なお、津田仙とともにウィーンへ同行した山田芳男は、ユリノキの種子をわが国に持ち帰って播き付けているが、期待を裏切って一本も発芽しなかった。もしも山田がユリノキの実生苗の育成に成功していたなら、どこか官庁に近い場所に植えられて、津田のシンジュと同様に東京市の最初の並木になったものと思われる。
○公園設計の父・長岡安平
ところで本題に入るが、ユリノキが東京の並木樹として植えられたのは、それより約三〇年後の明治四〇年(一九〇七年)が最初であって、それは長岡安平という人物が手塩にかけて育成したものだった。
長岡安平は、佐賀県大村藩の藩士の子として天保一三年(一八四二年)七月五日に生まれた。生来から一徹な気性だった反面、草花や昆虫を愛して、やさしく慈しむ心の深い性質であった。
長ずるにつれて造園に興味をもち、明治三年、大村藩の重臣だった楠本正隆が内務官として江戸に出仕したとき、そのあとを慕って二九歳の長岡も上京した。江戸での長岡は、諸藩が江戸に残した邸宅の庭園をくまなく巡り歩くことを日課としたという。

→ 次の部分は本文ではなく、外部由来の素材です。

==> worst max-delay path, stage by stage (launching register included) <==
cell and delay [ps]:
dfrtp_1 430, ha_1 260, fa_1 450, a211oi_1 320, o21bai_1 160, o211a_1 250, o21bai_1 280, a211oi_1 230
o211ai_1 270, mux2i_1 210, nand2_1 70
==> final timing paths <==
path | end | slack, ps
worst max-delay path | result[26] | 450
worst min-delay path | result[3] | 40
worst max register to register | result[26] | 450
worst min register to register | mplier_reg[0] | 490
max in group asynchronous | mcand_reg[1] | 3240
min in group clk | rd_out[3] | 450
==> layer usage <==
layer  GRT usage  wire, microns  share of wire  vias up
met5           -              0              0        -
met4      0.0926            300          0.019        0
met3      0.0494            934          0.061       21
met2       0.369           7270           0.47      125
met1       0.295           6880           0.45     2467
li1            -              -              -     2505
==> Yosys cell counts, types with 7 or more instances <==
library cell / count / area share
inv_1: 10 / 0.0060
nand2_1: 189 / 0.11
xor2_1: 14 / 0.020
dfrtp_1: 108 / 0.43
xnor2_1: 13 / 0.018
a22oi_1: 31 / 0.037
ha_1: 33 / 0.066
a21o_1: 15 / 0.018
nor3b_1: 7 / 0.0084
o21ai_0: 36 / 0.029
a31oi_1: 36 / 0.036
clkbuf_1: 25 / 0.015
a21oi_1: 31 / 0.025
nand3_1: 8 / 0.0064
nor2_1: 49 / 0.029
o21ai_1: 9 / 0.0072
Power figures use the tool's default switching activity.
**src/rtl/lcd_timing_pkg.sv**
```systemverilog
// Shared 800x480 panel timing constants and control-line bundle.
// The character renderer imports this same package.
package lcd_timing_pkg;

    localparam int unsigned H_ACTIVE = 800;
    localparam int unsigned H_FRONT  = 210;
    localparam int unsigned H_SYNC   = 1;
    localparam int unsigned H_BACK   = 45;
    localparam int unsigned V_ACTIVE = 480;
    localparam int unsigned V_FRONT  = 22;
    localparam int unsigned V_SYNC   = 1;
    localparam int unsigned V_BACK   = 22;
    localparam int unsigned LAT      = 2;

    localparam int unsigned H_TOTAL = H_SYNC + H_BACK + H_ACTIVE + H_FRONT;
    localparam int unsigned V_TOTAL = V_SYNC + V_BACK + V_ACTIVE + V_FRONT;
    localparam int unsigned H_START = H_SYNC + H_BACK;
    localparam int unsigned V_START = V_SYNC + V_BACK;

    localparam int unsigned X_W = 10;
    localparam int unsigned Y_W = 9;
    localparam int unsigned H_W = 11;
    localparam int unsigned V_W = 10;

    // Panel control lines as they travel through the alignment delay line.
    typedef struct packed {
        logic hd;
        logic vd;
        logic den;
    } ctrl_t;

    localparam ctrl_t CTRL_IDLE = '{hd: 1'b1, vd: 1'b1, den: 1'b0};

endpackage

```
**src/rtl/lcd_delay_line.sv**
```systemverilog
// Depth x width shift register with clock enable and a reset fill value.
// DEPTH=0 is a straight wire.
module lcd_delay_line #(
    parameter int unsigned      DEPTH = 2,
    parameter int unsigned      WIDTH = 3,
    parameter logic [WIDTH-1:0] FILL  = '0
) (
    input  logic             clk_i,
    input  logic             rst_i,
    input  logic             en_i,
    input  logic [WIDTH-1:0] d_i,
    output logic [WIDTH-1:0] q_o
);

    generate
        if (DEPTH == 0) begin : g_bypass
            logic unused_bypass;
            assign unused_bypass = clk_i ^ rst_i ^ en_i;
            assign q_o = d_i;
        end else begin : g_shift
            logic [WIDTH-1:0] stage_q [DEPTH];

            always_ff @(posedge clk_i) begin
                if (rst_i) begin
                    for (int unsigned i = 0; i < DEPTH; i++) begin
                        stage_q[i] <= FILL;
                    end
                end else if (en_i) begin
                    stage_q[0] <= d_i;
                    for (int unsigned i = 1; i < DEPTH; i++) begin
                        stage_q[i] <= stage_q[i-1];
                    end
                end
            end

            assign q_o = stage_q[DEPTH-1];
        end
    endgenerate

endmodule

```
**src/rtl/lcd_timing_gen.sv**
```systemverilog
// Pixel clock and raster timing for the parallel-RGB panel; HD/VD/DEN are
// delayed by the renderer latency so they line up with its pixel output.
module lcd_timing_gen
    import lcd_timing_pkg::*;
#(
    parameter int unsigned T_H_ACTIVE = H_ACTIVE,
    parameter int unsigned T_H_FRONT  = H_FRONT,
    parameter int unsigned T_H_SYNC   = H_SYNC,
    parameter int unsigned T_H_BACK   = H_BACK,
    parameter int unsigned T_V_ACTIVE = V_ACTIVE,
    parameter int unsigned T_V_FRONT  = V_FRONT,
    parameter int unsigned T_V_SYNC   = V_SYNC,
    parameter int unsigned T_V_BACK   = V_BACK,
    parameter int unsigned T_LAT      = LAT
) (
    input  logic           CLK,
    input  logic           RST,
    output logic           NCLK,
    output logic           PIX_EN,
    output logic           GREST,
    output logic           HD,
    output logic           VD,
    output logic           DEN,
    output logic           REQ,
    output logic [X_W-1:0] X,
    output logic [Y_W-1:0] Y,
    output logic           FRAME
);

    localparam int unsigned H_TOT = T_H_SYNC + T_H_BACK + T_H_ACTIVE + T_H_FRONT;
    localparam int unsigned V_TOT = T_V_SYNC + T_V_BACK + T_V_ACTIVE + T_V_FRONT;
    localparam int unsigned H_ST  = T_H_SYNC + T_H_BACK;
    localparam int unsigned V_ST  = T_V_SYNC + T_V_BACK;

    logic           ph_q;
    logic           grest_q;
    logic [H_W-1:0] h_q, h_d;
    logic [V_W-1:0] v_q, v_d;
    logic           hd_e_q, hd_e_d;
    logic           vd_e_q, vd_e_d;
    logic           req_q, req_d;
    logic           frame_q, frame_d;
    logic [X_W-1:0] x_q, x_d;
    logic [Y_W-1:0] y_q, y_d;
    logic           h_last, v_last;
    ctrl_t          early, late;

    // Early signals describe the pixel the counters point at; the counters
    // move on to the next pixel on the same tick.
    always_comb begin
        h_last  = (h_q == H_W'(H_TOT - 1));
        v_last  = (v_q == V_W'(V_TOT - 1));
        h_d     = h_last ? '0 : h_q + 1'b1;
        v_d     = v_q;
        if (h_last) begin
            v_d = v_last ? '0 : v_q + 1'b1;
        end
        hd_e_d  = (h_q >= H_W'(T_H_SYNC));
        vd_e_d  = (v_q >= V_W'(T_V_SYNC));
        req_d   = (h_q >= H_W'(H_ST)) && (h_q < H_W'(H_ST + T_H_ACTIVE))
               && (v_q >= V_W'(V_ST)) && (v_q < V_W'(V_ST + T_V_ACTIVE));
        x_d     = req_d ? X_W'(h_q - H_W'(H_ST)) : '0;
        y_d     = req_d ? Y_W'(v_q - V_W'(V_ST)) : '0;
        frame_d = (h_q == '0) && (v_q == '0);
    end

    always_ff @(posedge CLK) begin
        if (RST) begin
            ph_q    <= 1'b0;
            grest_q <= 1'b0;
            h_q     <= '0;
            v_q     <= '0;
            hd_e_q  <= 1'b1;
            vd_e_q  <= 1'b1;
            req_q   <= 1'b0;
            frame_q <= 1'b0;
            x_q     <= '0;
            y_q     <= '0;
        end else begin
            ph_q    <= ~ph_q;
            grest_q <= 1'b1;
            if (ph_q) begin
                h_q     <= h_d;
                v_q     <= v_d;
                hd_e_q  <= hd_e_d;
                vd_e_q  <= vd_e_d;
                req_q   <= req_d;
                frame_q <= frame_d;
                x_q     <= x_d;
                y_q     <= y_d;
            end
        end
    end

    assign early = '{hd: hd_e_q, vd: vd_e_q, den: req_q};

    lcd_delay_line #(
        .DEPTH (T_LAT),
        .WIDTH ($bits(ctrl_t)),
        .FILL  (CTRL_IDLE)
    ) u_align (
        .clk_i (CLK),
        .rst_i (RST),
        .en_i  (ph_q),
        .d_i   (early),
        .q_o   (late)
    );

    assign NCLK   = ph_q;
    assign PIX_EN = ph_q;
    assign GREST  = grest_q;
    assign HD     = late.hd;
    assign VD     = late.vd;
    assign DEN    = late.den;
    assign REQ    = req_q;
    assign X      = x_q;
    assign Y      = y_q;
    assign FRAME  = frame_q;

endmodule

```
**config.mk**
```make
export PLATFORM = sky130hd
export DESIGN_NAME = lcd_timing_gen
export DESIGN_NICKNAME = d
export VERILOG_FILES = /design/src/rtl/lcd_timing_pkg.sv /design/src/rtl/lcd_delay_line.sv /design/src/rtl/lcd_timing_gen.sv
export SDC_FILE = /design/constraint.sdc
export NUM_CORES = 1
export LEC_CHECK = 0
export ABC_AREA = 1
export BUFFER_PORTS_ARGS = -buffer_cell sky130_fd_sc_hd__clkbuf_2
export CORE_ASPECT_RATIO = 0.5
export CORE_MARGIN = 1.5
export CORE_UTILIZATION = 58
export DETAILED_ROUTE_END_ITERATION = 10
export HOLD_SLACK_MARGIN = 0.05
export PLACE_DENSITY = 0.84
export SYNTH_ARGS = -nofsm -noshare
export SYNTH_HDL_FRONTEND = slang
export SYNTH_SLANG_ARGS = --single-unit
```
**constraint.sdc**
```tcl
create_clock -name CLK -period 2.25 [get_ports CLK]
set_clock_uncertainty 0.15 [all_clocks]
set_input_delay 0.225 -clock CLK [delete_from_list [all_inputs] [get_ports CLK]]
set_output_delay 0.225 -clock CLK [all_outputs]
set_load 0.02 [all_outputs]
```
Word level (Yosys, flattened, before mapping)
Memory sizes are Yosys's and may differ from the RTL's.
Cells that the tools add are included.
{ "word_totals": {"register_bits": 46, "ram_bits": 6, "input_bits": 2, "elab_cells": 45, "mem_count": 1} }
{ "op_classes": {"addsub": 4, "n_lt_le_gt_ge": 6, "eq_ne": 2, "muxes": 12, "bitwise": 3, "reduce_logical": 7} }
{ "mem_list": {"columns": ["name", "depth", "word_bits", "rd", "rd_clocked_by_memory_dff", "write_ports", "line_no", "rtl"], "rows": [
  ["u_align.g_shift.stage_q", 2, 3, 2, 0, 2, "lcd_delay_line.sv:21", "logic [WIDTH-1:0] stage_q [DEPTH];"]
]} }
{ "ops": {"columns": ["cell", "n"], "rows": [
  ["10-bit two-way mux", 2],
  ["11-bit by 1-bit adder with 11-bit output, second input constant", 1],
  ["11-bit equality test, second input constant", 1],
  ["11-bit by 1-bit >= comparator with 1-bit output, second input constant", 1],
  ["11-bit by 6-bit >= comparator with 1-bit output, second input constant", 1],
  ["11-bit logical NOT", 1],
  ["11-bit by 10-bit < comparator with 1-bit output, second input constant", 1],
  ["11-bit two-way mux", 1],
  ["10-bit by 1-bit adder with 10-bit output, second input constant", 1],
  ["10-bit equality test, second input constant", 1],
  ["10-bit by 1-bit >= comparator with 1-bit output, second input constant", 1],
  ["10-bit by 5-bit >= comparator with 1-bit output, second input constant", 1],
  ["10-bit logical NOT", 1],
  ["10-bit by 9-bit < comparator with 1-bit output, second input constant", 1],
  ["10-bit by 6-bit subtractor with 10-bit output, second input constant", 1],
  ["9-bit two-way mux", 1],
  ["9-bit by 5-bit subtractor with 9-bit output, second input constant", 1],
  ["1-bit two-way mux", 6],
  ["3-bit two-way mux", 2],
  ["1-bit logical AND", 4],
  ["1-bit OR", 2],
  ["2-bit AND reduction", 1],
  ["1-bit inverter", 1]
]} }

Longest topological paths before layout
Gate-level depths: netlist (run 1).
{ "depth": {"ltp_word": 5, "mapped_depth": 11, "ltp_nobuf": 10} }

Cells and area by module
A second synthesis (run 1) with hierarchy kept.
{ "unflattened": {"hier_cells": 395, "area_unflattened_um2": 2826.5} }
{ "modules_own_cells": {"columns": ["mod", "instances", "cells_per_inst", "area_per_inst_um2", "seq_area_each_um2"], "rows": [
  ["lcd_timing_gen", 1, 369, 2557.5, 920.9],
  ["lcd_delay_line", 1, 26, 269.0, 180.2]
]} }

Worst setup path after synthesis (run 1)
OpenSTA, ideal clock, no wires.
{ "synth_timing": {"kind": "reg-to-reg", "start": "register v_q[0]", "end": "register y_q[2] (netlist: Y[2])", "setup_time_ns": 0.059, "arrival_ns": 1.472, "setup_slack_ns": 0.569, "path_stages_with_launch": 11, "path_cell_list": "dfxtp_1 -> ha_1 -> nand2_1 -> nand2_1 -> nand2_1 -> nand3b_1 -> nand2_1 -> nor2_4 -> buf_6 -> nand2_1 -> nand2_1"} }
{ "synth_between": {"elab_chain_len": 4} }
{ "synth_rtl": {"columns": ["item", "line_no", "rtl"], "rows": [
  ["start, declared", "lcd_timing_gen.sv:38", "logic [V_W-1:0] v_q, v_d;"],
  ["start signal, assigned", "lcd_timing_gen.sv:84", "v_q <= v_d;"],
  ["10-bit by 5-bit >= comparator with 1-bit output", "lcd_timing_gen.sv:61", "&& (v_q >= V_W'(V_ST)) && (v_q < V_W'(V_ST + T_V_ACTIVE));"],
  ["1-bit logical AND (2 in a row)", "lcd_timing_gen.sv:61", null],
  ["9-bit two-way mux *", "lcd_timing_gen.sv:63", "y_d = req_d ? Y_W'(v_q - V_W'(V_ST)) : '0;"],
  ["end signal, assigned", "lcd_timing_gen.sv:90", "y_q <= y_d;"],
  ["end, declared", "lcd_timing_gen.sv:44", "logic [Y_W-1:0] y_q, y_d;"]
]} }
Every way passes the cells marked *; elsewhere a longest branch is shown, timed or not.
A chain may end at the register's enable or synchronous reset.

Worst setup path in the final report (run 1)
{ "layout_timing": {"start": "register v_q[0]", "end": "register y_q[0] (netlist: Y[0])"} }
The elaborated chain is that of the path after synthesis.

==> impl_metrics.tcl, run 1 <==
set metrics [dict create \
    swShare_pct 25.1 \
    n_antenna_cell 0 \
    p_comb_share_pct 5.1 \
    syn-instance-count 379 \
    cp.arrival_ps 2050 \
    post_cts_buffers 0 \
    cts.clk_slew.worst_paths_ps 100 \
    io_pins 29 \
    hold_viol 0 \
    clock_latency_ps 320 \
    dp_hpwl_um 4480 \
    synth-seq-area-share_pct 41.3 \
    dieWidth_um 98.9 \
    grt_overflow 0 \
    cp_top_family "simple AND/OR/NAND/NOR gates" \
    grt_usage_pct 25.7 \
    worstSetupStartpointType "register" \
    holdWs_ps 306 \
    internal-power_mw 1.20 \
    wl_per_cell_um 12.7 \
    period_share_pct 86.4 \
    status "finished, violations left" \
    powerDensity_mw_per_mm2 546 \
    leakagePower_nw 1.38 \
    syn_area_per_cell_um2 7.04 \
    hold_class "reg2reg" \
    critPathMaxFanout 19 \
    synth-seq-cells 52 \
    start_util_pct 60.6 \
    rsz0062_at_grt "no" \
    coreArea_mm2 0.00440 \
    cp_cell_sequence "ha_1, nand2_1, nand2_1, nand2_1, nand3b_1, nand2_1, nor2_4, nand2_1, nand2_1" \
    failed_checks "DRC" \
    dp_slack_ps 339 \
    cap_violations 0 \
    endpoint_kind "register" \
    cp_slowest_cell "dfxtp_1" \
    yosysWarningCount 0 \
    period_needed_ps 1940 \
    ir_drop_mv 0.286 \
    viasPerCell 5.21 \
    ctsResizeCount 0 \
    dr.pass1.iters 8 \
    fillers 381 \
    slew_headroom_pct 62.9 \
    portBuffers 28 \
    cts_tree "done" \
    antenna_found_initial 0 \
    clock_sinks 52 \
    dp.cells 456 \
    numCtsBuffers 5 \
    dieArea_mm2 0.00504 \
    final_cell_area_mm2 0.00295 \
    final_core_util_pct 66.9 \
    grt_max_degree 22 \
    clockBufferDepth 2 \
    grt_pass1_vias 2199 \
    p_sw_mw 0.404 \
    setup_tns_ps 0 \
    nNetsFinal 420 \
    gp_congestion 0.920 \
    power_mw 1.61 \
    dr_total_vias 2422 \
    first_iter_violations 152 \
    slowest_delay_ps 470 \
    slew_viol_final 0 \
    area_delta_synth_final_pct 10.5 \
    layout-drive-gt1-share_pct 13.0 \
    clockPowerShare_pct 35.1 \
    path_buf_inv 0 \
    worst_slew_pin_slew_ps 551 \
    drc 3 \
    fin_cells 465 \
    placed_area_mm2 0.00284 \
    netlist_area_mm2 0.00267 \
    rows 17 \
    grt_pass1_wl_um 10000 \
    die_h_um 50.9 \
    syn_nets 392 \
    setup_ws_ps 306 \
    fmax_mhz 514 \
    cts_root_buf "clkbuf_8" \
    path_class "reg2reg" \
    seq_power_share_pct 59.8 \
    htree_levels 2 \
    wl_um 5930 \
    setup_viol_count_final 0 \
    cp_common_cell "nand2_1" \
    synth.distinct_cells 29 \
    ant_nets 0 \
    required_ps 2360 \
]
[cells in the mapped netlist, drive strengths merged]
library cell	count	area, µm²
buf	10	61.3
ha	11	138
nor3	8	45.0
o21ai	5	25.0
clkbuf	3	11.3
a31oi	1	6.26
nor2	40	160
nand4	6	37.5
dfxtp	46	921
nor4	1	6.26
xor2	14	123
inv	44	165
nor3b	1	7.51
nand3	33	170
o22ai	1	6.26
nand2	127	479
edfxtp	6	180
nand3b	2	15.0
or2	4	25.0
a21oi	16	83.8
[final cells by class]
| cell class | instances | area, µm² | area share [%] |
|---|---|---|---|
| Multi-Input combinational cell | 270 | 1330 | 45.1 |
| Sequential cell | 52 | 1100 | 37.4 |
| Timing Repair Buffer | 34 | 188 | 6.37 |
| Inverter | 44 | 165 | 5.61 |
| Tap cell | 57 | 71.3 | 2.42 |
| Clock buffer | 5 | 68.8 | 2.34 |
| Clock inverter | 3 | 25.0 | 0.849 |
[placed cells by master (no fill, tap or decap)]
master         synthesis  final
nand4_1                6      6
nor3_1                 7      7
a21oi_1               15     15
o21ai_0                5      5
clkinvlp_4             0      1
a31oi_1                1      1
nand3_2                1      1
or2_2                  4      4
ha_1                  11     11
nor2_4                 1      1
edfxtp_1               6      6
nand2_2                1      1
nor3b_1                1      1
inv_1                 42     42
clkbuf_8               0      5
inv_2                  2      2
xor2_1                14     14
a21oi_2                1      1
dlygate4sd3_1          0      1
nand2_1              126    126
nor2_2                 1      1
dfxtp_1               46     46
nor3_2                 1      1
inv_6                  0      2
clkbuf_2               0     28
o22ai_1                1      1
nor4_1                 1      1
nor2_1                38     38
buf_4                  2      5
nand3b_1               2      2
nand3_1               32     32
[tightest hold or removal path, delay by kind of cell, from the launching register on]
family / cells / cell delay [ps]
flip-flops: 1 / 320
AND/OR/NAND/NOR: 2 / 100
[worst paths after layout]
kind	from	to	slack, ps	cells after the start
worst max-delay path	v_q[0]	Y[0]	310	9
worst min register to register	Y[7]	Y[7]	310	2
worst min-delay path	Y[7]	Y[7]	310	2
worst max register to register	v_q[0]	Y[0]	310	9
[flip-flops by register name, indices dropped and copies added (netlist names)]
name                     cells
FRAME                        1
v_q                         10
vd_e_q                       1
Y                            9
u_align.g_shift.stage_q      6
X                           10
NCLK                         1
REQ                          1
GREST                        1
hd_e_q                       1
h_q                         11
[power groups by stage]
stage / sequential (mW) / combinational, mW / clock (mW)
finish: 0.961 / 0.0819 / 0.565
global route: 0.963 / 0.0918 / 0.606
CTS: 0.961 / 0.0809 / 0.577
detailed placement: 0.983 / 0.0783 / 0
global placement: 0.981 / 0.0750 / 0
floorplan: 0.987 / 0.0456 / 0
[repair_timing]
| item | in CTS | in global routing |
|---|---|---|
| hold endpoints to repair | 1 | 0 |
| endpoints found under the setup margin | 0 | 0 |
| hold buffers | 1 | 0 |
[routing by layer]
metal / GRT usage [%] / share of wire, % / vias to the layer above
li1: - / - / 1236
met5: 0 / 0 / -
met2: 42.3 / 45 / 94
met3: 5.20 / 6.7 / 8
met1: 34.2 / 47 / 1084
met4: 8.81 / 1.3 / 0
[cells by family after synthesis]
group                      after synthesis  share of synthesized area, %
and+or+nand+nor                        222                          35.5
buffers and inverters                   57                          8.92
DFF                                     52                          41.3
AOI/OAI and AO/OA                       23                          4.55
xor gates and xnor gates                14                          4.60
adders and majority gates               11                          5.16
Note: power is estimated with default switching activity, not from simulation.
==> inputs of run 2 (changes only) <==
CORE_UTILIZATION = 52   (was 58)
PLACE_DENSITY = 0.8   (was 0.84)
clock period = 1.7 ns   (was 2.25 ns; I/O delays follow)
==> run 2 against run 1 <==
The run now ends clean; power rose by 40%; cell count rose by 9.2%; via count rose by 5.5%; largest power group unchanged; clock power rose by 51%; combinational power rose by 47%; clock-buffer cell count did not move; routed wire length rose by 7.7%; register-to-register slack got worse by 260 ps; sequential cell count did not move; first-iteration DRC count fell by 16%; maximum frequency rose by 18%; worst hold slack got worse by 0.65 ps.
==> impl_metrics.tcl, run 2 (same netlist as run 1, synthesis figures left out) <==
set metrics [dict create \
    hold_class "reg2reg" \
    layout_commonest_cell "nand2_1" \
    powerDensity_mw_per_mm2 683 \
    drc 0 \
    rsz0062_at_grt "yes" \
    nNetsFinal 450 \
    seq_area_mm2 0.00111 \
    hold_viol 0 \
    fillers 402 \
    cp.arrival_ps 1750 \
    critPathMaxFanout 9 \
    clock_sinks 52 \
    n_antenna_cell 0 \
    ant_nets 0 \
    fmax_mhz 605 \
    ir_drop_mv 0.520 \
    period_needed_ps 1650 \
    dp_slack_ps -121 \
    first_iter_violations 128 \
    dr.pass1.iters 5 \
    clockBufferDepth 2 \
    dr_total_vias 2555 \
    coreArea_mm2 0.00493 \
    fin_cells 508 \
    layout-drive-gt1-share_pct 23.1 \
    start_util_pct 54.1 \
    antenna_found_initial 0 \
    endpoint_kind "register" \
    htree_levels 2 \
    dp_hpwl_um 4600 \
    setup_ws_ps 48.1 \
    cp_cell_sequence "ha_1, nand2_1, nand2_1, nand2_1, nand3b_1, nand2_2, nor2_4, buf_6, nand2_1, nand2_1" \
    area_delta_synth_final_pct 23.2 \
    numCtsBuffers 5 \
    cp_slowest_cell "dfxtp_1" \
    holdWs_ps 305 \
    layout_common_cells "122 x nand2_1, 42 x dfxtp_1, 40 x inv_1" \
    cp_common_cell "nand2_1" \
    leakagePower_nw 1.56 \
    slew_viol_final 0 \
    setup_tns_ps 0 \
    dieArea_mm2 0.00559 \
    path_class "reg2reg" \
    io_pins 29 \
    final_cell_area_mm2 0.00329 \
    grt_pass1_wl_um 9980 \
    wl_per_cell_um 12.6 \
    placed_area_mm2 0.00304 \
    cts_root_buf "clkbuf_8" \
    largest_reg_flops 11 \
    cts.clk_slew.worst_paths_ps 90 \
    multi_input_area_mm2 0.00139 \
    required_ps 1800 \
    cts_tree "done" \
    grt_max_degree 22 \
    status "completed" \
    dp.cells 493 \
    rows 18 \
    grt_pass1_vias 2189 \
    period_share_pct 97.2 \
    clock_latency_ps 310 \
    dieWidth_um 104 \
    wl_um 6380 \
    regMostFlops "h_q" \
    slowest_delay_ps 390 \
    gp_congestion 0.975 \
    worst_slew_pin_slew_ps 376 \
    cap_violations 0 \
    worstSetupStartpointType "register" \
    grt_usage_pct 22.9 \
    grt_overflow 0 \
    setup_viol_count_final 0 \
    slew_headroom_pct 74.9 \
    die_h_um 53.6 \
    portBuffers 28 \
    viasPerCell 5.03 \
]
[run 2: cell count changes in the layout (fill, tap and decap cells not counted), moves of 4 or more]
cell	delta
buf_4	+26
nor2_1	-5
dfxtp_1	-4
nand2_1	-4
[run 2: stage by stage]
stage | utilization (%) | power (mW)
after floorplan | - | 1.37
after global placement | 61.6 | 1.41
after detailed placement | 61.6 | 1.41
after CTS | 64.9 | 2.24
after global routing | 66.6 | 2.32
final | 66.6 | 2.24
[run 2: worst paths after layout]
check	to	slack [ps]	depth (start not counted)	start
setup reg to reg	Y[6]	50	10	v_q[1]
hold reg to reg	Y[8]	310	2	Y[8]
hold / removal	Y[8]	310	2	Y[8]
setup / recovery	Y[6]	50	10	v_q[1]
[run 2: layer usage]
metal | track usage [%] | part of all wire [%] | vias up | wire length, µm
met2 | 40.9 | 46 | 77 | 2930
met3 | 4.60 | 6.3 | 13 | 402
met1 | 29.6 | 47 | 1167 | 2970
met5 | 0 | 0 | - | 0
li1 | - | - | 1298 | -
met4 | 4.86 | 1.2 | 0 | 78
[run 2: power by group]
group	internal (mW)	switching (mW)
Combinational	0.0424	0.0772
Sequential	1.26	0.0134
Clock	0.437	0.417
Total	1.74	0.508
[run 2: final cells by class]
cell class | instances | share of cell area (%)
clock inverters | 3 | 1.29
repair buffers | 64 | 12.8
multi-input cells | 270 | 42.2
flip-flops and latches | 52 | 33.8
inverters | 44 | 5.10
clock buffers | 5 | 2.09
well taps | 70 | 2.67
[run 2: critical path, delay by kind of cell, from the launching register on]
family / cells / cell delay [ps]
adders and majority gates: 1 / 190
buffers and inverters: 1 / 150
DFF: 1 / 390
and+or+nand+nor: 8 / 710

また、楠本が官命で、藩政時代にお預けになっていた長崎のキリスト教徒の調査のため、山陰・山陽・紀伊・大和・名古屋などに出張した際にも懇願して同行し、翌年に楠本が新潟県令に就任すると、これにも従って新潟におもむき、数多い雪国の庭園に直接触れて研鑚を重ねた。
そして明治八年、楠本が東京府知事に栄転したことから、長岡も再び東京に戻り、楠本の声がかりで府の土木掛の職を奉じて、主に公共空地の緑化と公園設計の任に当たった。
楠本府知事から命じられた最初の仕事は、皇居のお濠端の植樹であった。長岡は緑化樹としてヤナギを選び、枝挿しによって多量の苗木を生育して、明治一一年の四月に植栽を終えた。これが都内の並木のうちで現存する最古のものとなった。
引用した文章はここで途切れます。